Six conservation groups and eight states have already sued to block the underlying legal opinion. Last week, a group of former Interior Department officials from both Republican and Democratic administrations filed an amicus brief in support of the lawsuit.

Oil industry representatives said that they have worked voluntarily to protect birds and would continue to do so. They also accused the Obama administration of abusing the law by singling out oil and gas companies for prosecution. The new rule, several business leaders said, brings regulatory certainty to companies worried that bird deaths would make them criminally liable for millions of dollars.

Erik G. Milito, president of the National Ocean Industries Association, which represents offshore oil and wind industries, called it “welcome news for safe and responsible energy development.” He said the proposal would prevent “the unnecessary criminalization” of accidental bird deaths that he said had blocked or slowed energy projects.

The Migratory Bird Treaty Act makes it illegal “by any means or in any manner” to hunt, take, capture or kill birds, nests or eggs from listed species without a permit. Beginning in the 1970s, federal officials used the act to prosecute and fine companies up to $15,000 per bird for accidental deaths on power lines, in oil pits, in wind turbines and by other industrial hazards.

In 2010, the Deepwater Horizon disaster killed 11 people and spewed more than 210 million gallons of oil into the Gulf of Mexico. Hundreds of thousands of birds were killed, and BP agreed to pay $100 million for criminal violations under the Migratory Bird Treaty Act.

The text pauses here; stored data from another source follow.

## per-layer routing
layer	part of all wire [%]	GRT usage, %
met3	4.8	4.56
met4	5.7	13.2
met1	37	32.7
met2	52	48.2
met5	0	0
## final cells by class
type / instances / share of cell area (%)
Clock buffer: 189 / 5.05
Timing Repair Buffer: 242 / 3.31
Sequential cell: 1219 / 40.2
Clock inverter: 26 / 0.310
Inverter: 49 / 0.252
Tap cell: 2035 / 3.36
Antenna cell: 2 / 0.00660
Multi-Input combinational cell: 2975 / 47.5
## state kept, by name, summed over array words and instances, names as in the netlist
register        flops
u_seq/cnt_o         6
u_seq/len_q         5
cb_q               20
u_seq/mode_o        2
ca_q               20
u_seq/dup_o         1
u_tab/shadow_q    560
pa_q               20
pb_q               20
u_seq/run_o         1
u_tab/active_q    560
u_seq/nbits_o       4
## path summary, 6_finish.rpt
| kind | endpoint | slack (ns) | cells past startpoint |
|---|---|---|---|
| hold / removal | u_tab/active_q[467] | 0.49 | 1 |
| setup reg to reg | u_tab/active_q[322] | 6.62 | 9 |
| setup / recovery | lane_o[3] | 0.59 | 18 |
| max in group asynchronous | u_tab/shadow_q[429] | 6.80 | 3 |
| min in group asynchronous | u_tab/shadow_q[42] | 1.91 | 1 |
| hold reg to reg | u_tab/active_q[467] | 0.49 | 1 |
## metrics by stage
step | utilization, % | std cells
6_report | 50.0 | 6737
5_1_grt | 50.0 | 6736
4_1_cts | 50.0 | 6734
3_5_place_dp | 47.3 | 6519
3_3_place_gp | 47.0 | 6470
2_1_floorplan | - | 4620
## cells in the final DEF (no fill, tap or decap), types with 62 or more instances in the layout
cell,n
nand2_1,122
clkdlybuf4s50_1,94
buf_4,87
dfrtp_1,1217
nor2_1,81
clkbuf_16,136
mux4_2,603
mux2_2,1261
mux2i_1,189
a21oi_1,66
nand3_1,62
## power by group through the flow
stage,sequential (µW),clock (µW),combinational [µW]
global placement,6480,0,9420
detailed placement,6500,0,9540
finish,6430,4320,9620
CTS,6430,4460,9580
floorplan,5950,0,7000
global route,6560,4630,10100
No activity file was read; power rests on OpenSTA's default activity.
==> config.mk <==
export PLATFORM = sky130hd
export DESIGN_NAME = dram_pre_tracker
export DESIGN_NICKNAME = d
export VERILOG_FILES = /design/src/rtl/dpt_pkg.sv /design/src/rtl/dpt_decode.sv /design/src/rtl/dpt_bank.sv /design/src/rtl/dpt_viol.sv /design/src/rtl/dram_pre_tracker.sv
export SDC_FILE = /design/constraint.sdc
export NUM_CORES = 1
export LEC_CHECK = 0
export ABC_CLOCK_PERIOD_IN_PS = 3100
export BUFFER_PORTS_ARGS = -buffer_cell sky130_fd_sc_hd__buf_2
export CORE_AREA = 2 2 124 126
export DETAILED_ROUTE_END_ITERATION = 12
export DIE_AREA = 0 0 126 128
export PLACE_DENSITY = 0.6
export SKIP_LAST_GASP = 1
export SYNTH_ARGS = -nofsm -noshare
export SYNTH_HDL_FRONTEND = slang
export SYNTH_HIERARCHICAL = 1
export SYNTH_SLANG_ARGS = --single-unit
==> constraint.sdc <==
create_clock -name clk_i -period 3.1 [get_ports clk_i]
set_clock_uncertainty 0.1 [all_clocks]
set_input_delay 0.62 -clock clk_i [delete_from_list [all_inputs] [get_ports clk_i]]
set_output_delay 0.62 -clock clk_i [all_outputs]
set_load 0.05 [all_outputs]
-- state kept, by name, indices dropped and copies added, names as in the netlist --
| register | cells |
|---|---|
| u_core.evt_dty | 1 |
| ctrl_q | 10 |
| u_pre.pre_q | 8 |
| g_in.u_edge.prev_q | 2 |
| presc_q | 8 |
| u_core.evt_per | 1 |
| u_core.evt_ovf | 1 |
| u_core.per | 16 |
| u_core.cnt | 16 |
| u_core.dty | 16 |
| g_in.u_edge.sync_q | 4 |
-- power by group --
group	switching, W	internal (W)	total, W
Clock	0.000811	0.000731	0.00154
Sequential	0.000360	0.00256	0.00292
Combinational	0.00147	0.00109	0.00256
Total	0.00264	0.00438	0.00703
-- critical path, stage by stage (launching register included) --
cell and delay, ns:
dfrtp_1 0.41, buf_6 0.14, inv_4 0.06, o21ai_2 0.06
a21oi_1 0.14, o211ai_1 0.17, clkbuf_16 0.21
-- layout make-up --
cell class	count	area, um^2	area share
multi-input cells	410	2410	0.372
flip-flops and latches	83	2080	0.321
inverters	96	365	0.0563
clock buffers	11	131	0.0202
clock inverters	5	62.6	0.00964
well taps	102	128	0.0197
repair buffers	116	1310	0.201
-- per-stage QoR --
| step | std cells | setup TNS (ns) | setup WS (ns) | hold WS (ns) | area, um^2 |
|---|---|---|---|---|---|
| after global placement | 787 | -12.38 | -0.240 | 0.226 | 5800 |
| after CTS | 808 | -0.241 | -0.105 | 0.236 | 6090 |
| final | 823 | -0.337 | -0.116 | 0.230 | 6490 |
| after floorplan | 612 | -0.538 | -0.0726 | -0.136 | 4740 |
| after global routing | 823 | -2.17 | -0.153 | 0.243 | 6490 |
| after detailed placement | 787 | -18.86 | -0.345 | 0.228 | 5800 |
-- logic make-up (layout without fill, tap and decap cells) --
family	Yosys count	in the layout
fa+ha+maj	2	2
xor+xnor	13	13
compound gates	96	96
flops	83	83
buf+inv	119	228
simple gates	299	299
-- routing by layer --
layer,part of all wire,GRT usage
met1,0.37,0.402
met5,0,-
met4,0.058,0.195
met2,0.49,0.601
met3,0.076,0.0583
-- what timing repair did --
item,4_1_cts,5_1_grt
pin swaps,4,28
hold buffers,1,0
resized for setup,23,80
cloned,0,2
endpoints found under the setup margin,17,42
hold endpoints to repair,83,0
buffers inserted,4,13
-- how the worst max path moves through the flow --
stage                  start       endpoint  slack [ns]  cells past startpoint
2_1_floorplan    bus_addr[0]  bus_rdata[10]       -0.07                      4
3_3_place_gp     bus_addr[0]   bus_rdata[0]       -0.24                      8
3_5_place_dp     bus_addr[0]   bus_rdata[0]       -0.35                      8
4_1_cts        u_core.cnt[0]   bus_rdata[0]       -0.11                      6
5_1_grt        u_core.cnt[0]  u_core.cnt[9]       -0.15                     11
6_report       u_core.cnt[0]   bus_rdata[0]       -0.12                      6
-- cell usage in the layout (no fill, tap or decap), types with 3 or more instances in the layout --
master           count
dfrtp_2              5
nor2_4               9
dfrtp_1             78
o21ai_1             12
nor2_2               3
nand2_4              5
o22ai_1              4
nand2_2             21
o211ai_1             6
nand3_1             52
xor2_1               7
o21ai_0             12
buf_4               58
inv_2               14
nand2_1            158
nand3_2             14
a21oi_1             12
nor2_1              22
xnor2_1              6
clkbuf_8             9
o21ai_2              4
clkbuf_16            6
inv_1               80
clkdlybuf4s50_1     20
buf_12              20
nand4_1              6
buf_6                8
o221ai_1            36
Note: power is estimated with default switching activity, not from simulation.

Under the current legal guidance and the proposed regulatory changes, that episode would no longer trigger criminal liability because the birds were killed unintentionally. Illegal acts are also protected under the plan. For example, a farmer who sprayed a banned pesticide that killed birds would not be held liable as long as the birds were not the “intended target.”

The rule will appear in the Federal Register on Monday and the public will have 45 days to comment on it.